## PROMPT
Scan the entries that follow for the word "source", then report every line in which it appears.

## RECORDS TO PROCESS
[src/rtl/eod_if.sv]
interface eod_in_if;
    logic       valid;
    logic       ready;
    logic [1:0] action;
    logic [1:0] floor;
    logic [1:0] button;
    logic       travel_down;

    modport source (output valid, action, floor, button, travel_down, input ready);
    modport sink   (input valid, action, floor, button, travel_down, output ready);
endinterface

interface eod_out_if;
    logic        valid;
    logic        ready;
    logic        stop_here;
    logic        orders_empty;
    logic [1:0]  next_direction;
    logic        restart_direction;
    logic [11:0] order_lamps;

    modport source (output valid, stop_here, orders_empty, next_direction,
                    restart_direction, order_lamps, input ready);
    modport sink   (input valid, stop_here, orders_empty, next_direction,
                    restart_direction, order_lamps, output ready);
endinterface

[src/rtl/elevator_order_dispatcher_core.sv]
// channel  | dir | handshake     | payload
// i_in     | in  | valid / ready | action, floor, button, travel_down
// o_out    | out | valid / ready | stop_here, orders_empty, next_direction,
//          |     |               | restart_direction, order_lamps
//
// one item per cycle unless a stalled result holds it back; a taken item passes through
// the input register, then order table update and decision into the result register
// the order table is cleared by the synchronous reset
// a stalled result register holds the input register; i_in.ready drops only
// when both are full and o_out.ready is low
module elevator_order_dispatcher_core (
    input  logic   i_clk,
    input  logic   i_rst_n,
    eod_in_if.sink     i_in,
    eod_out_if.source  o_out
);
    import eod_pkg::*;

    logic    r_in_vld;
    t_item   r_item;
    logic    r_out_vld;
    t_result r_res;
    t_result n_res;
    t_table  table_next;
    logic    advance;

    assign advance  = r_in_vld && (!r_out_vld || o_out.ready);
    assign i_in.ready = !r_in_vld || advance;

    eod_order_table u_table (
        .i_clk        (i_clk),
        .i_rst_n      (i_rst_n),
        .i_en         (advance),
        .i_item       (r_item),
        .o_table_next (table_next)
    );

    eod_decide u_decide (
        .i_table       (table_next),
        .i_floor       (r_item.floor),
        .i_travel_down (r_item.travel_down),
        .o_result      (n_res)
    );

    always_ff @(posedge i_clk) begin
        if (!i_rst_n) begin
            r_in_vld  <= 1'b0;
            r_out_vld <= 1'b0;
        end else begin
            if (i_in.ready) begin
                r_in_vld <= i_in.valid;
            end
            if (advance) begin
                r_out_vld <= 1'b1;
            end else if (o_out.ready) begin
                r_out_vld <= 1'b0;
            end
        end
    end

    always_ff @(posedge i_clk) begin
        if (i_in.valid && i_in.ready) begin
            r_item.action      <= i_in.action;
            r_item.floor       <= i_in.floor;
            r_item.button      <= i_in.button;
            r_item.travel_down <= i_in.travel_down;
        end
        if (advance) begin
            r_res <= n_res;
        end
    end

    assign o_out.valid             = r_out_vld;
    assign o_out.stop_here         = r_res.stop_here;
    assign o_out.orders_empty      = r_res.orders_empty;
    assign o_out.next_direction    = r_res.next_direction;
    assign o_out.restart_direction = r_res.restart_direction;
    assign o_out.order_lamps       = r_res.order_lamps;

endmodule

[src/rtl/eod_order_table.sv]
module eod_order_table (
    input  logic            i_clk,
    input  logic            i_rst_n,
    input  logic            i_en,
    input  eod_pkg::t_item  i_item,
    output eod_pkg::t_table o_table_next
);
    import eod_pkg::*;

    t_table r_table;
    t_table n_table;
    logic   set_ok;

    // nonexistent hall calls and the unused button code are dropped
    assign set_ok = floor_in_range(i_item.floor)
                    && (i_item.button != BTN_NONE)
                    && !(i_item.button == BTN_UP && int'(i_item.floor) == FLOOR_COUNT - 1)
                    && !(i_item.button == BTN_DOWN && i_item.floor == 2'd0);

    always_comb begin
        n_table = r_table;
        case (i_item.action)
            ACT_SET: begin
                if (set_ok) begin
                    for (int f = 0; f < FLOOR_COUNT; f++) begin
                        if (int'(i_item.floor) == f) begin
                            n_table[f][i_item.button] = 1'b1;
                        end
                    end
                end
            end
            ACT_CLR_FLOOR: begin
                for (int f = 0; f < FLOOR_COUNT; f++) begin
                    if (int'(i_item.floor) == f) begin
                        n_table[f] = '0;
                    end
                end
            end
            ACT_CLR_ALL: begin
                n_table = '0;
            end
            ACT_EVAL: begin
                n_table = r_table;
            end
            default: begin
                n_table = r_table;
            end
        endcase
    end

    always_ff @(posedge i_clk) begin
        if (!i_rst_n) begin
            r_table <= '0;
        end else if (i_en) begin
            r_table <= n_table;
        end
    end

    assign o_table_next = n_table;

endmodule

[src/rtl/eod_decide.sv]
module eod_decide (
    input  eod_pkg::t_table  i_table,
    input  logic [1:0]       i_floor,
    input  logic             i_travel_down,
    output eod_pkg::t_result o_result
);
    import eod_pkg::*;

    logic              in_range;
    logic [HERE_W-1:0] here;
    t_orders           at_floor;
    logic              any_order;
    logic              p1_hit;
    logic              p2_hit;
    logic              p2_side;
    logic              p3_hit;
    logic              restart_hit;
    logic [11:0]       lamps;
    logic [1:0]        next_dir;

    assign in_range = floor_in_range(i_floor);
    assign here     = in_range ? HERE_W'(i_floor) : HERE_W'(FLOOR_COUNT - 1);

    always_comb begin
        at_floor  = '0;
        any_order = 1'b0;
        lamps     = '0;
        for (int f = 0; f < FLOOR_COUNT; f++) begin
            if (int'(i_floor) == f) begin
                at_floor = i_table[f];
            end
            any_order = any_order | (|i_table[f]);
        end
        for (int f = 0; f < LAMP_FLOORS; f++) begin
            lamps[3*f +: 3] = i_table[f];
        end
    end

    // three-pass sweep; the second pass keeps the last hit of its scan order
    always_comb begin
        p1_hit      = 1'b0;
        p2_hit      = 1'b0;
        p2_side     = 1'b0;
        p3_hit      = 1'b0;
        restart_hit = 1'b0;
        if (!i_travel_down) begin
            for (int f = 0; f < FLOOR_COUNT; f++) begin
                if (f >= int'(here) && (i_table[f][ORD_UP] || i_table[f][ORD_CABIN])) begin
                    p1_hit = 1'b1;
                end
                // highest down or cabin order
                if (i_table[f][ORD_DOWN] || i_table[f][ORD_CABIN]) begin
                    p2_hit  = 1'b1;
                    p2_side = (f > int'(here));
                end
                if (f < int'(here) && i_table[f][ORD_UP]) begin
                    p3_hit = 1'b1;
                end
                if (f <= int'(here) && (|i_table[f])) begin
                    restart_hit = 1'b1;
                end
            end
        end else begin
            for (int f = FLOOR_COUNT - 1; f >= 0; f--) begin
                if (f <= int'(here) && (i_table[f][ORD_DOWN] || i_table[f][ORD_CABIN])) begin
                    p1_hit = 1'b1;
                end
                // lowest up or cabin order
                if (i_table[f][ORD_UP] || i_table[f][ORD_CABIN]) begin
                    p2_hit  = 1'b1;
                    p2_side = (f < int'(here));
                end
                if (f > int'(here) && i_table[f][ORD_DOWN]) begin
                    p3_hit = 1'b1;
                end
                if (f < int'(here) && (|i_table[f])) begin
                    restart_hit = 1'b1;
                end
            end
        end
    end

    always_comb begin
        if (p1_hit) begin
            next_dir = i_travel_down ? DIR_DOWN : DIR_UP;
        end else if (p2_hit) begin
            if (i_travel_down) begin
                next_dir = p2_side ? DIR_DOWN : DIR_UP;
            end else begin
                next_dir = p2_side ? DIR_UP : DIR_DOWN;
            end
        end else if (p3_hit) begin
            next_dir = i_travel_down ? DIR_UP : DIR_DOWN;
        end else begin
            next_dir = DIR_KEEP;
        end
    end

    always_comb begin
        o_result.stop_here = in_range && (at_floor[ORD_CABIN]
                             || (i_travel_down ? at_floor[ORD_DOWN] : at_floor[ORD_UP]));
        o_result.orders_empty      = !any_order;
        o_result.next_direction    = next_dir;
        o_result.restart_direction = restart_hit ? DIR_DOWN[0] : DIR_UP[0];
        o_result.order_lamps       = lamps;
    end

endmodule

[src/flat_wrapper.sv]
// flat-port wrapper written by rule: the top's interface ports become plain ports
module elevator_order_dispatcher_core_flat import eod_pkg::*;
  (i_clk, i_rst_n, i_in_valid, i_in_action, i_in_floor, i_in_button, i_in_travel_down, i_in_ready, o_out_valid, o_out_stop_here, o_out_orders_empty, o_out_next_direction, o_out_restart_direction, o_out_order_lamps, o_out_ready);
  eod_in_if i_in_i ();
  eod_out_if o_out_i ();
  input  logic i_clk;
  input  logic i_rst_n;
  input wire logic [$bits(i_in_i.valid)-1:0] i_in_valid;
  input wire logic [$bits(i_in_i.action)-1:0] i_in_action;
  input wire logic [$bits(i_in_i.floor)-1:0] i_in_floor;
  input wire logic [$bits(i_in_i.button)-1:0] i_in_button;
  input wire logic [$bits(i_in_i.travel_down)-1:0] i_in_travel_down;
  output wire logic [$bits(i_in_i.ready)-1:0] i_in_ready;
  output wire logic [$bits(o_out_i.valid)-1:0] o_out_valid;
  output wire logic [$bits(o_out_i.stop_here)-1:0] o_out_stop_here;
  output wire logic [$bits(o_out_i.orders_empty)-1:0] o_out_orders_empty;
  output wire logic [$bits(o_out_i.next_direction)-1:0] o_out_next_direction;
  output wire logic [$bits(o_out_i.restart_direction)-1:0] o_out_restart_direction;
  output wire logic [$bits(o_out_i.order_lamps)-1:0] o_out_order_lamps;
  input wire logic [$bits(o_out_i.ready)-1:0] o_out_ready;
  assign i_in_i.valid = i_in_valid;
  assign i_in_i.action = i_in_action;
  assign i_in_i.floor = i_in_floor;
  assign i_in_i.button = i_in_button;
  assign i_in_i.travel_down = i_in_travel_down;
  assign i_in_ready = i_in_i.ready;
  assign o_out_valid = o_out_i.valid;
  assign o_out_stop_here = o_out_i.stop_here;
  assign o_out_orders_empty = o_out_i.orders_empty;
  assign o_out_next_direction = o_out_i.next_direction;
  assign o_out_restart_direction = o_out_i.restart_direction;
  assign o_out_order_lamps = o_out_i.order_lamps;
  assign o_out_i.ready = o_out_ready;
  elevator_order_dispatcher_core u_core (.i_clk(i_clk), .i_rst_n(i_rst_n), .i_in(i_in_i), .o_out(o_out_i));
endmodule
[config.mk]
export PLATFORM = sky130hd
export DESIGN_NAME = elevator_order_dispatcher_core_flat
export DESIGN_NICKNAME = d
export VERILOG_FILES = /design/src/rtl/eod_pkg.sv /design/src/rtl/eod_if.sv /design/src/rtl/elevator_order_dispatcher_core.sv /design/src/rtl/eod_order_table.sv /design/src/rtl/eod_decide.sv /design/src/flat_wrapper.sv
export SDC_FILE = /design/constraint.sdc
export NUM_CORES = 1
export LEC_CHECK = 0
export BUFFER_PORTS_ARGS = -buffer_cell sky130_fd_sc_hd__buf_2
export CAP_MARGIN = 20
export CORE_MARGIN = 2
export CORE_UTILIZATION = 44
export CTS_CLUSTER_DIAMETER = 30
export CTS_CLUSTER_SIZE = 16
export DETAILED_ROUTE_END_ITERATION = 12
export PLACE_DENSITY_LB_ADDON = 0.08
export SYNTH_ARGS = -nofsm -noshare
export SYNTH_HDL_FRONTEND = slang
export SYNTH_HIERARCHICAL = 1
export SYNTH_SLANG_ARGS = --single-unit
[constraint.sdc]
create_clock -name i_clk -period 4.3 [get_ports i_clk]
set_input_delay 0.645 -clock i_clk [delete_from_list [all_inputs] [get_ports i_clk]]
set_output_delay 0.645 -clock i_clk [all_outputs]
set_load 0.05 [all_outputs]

## RESULT FOR THIS EXERCISE
    modport source (output valid, action, floor, button, travel_down, input ready);
    modport source (output valid, stop_here, orders_empty, next_direction,
    eod_out_if.source  o_out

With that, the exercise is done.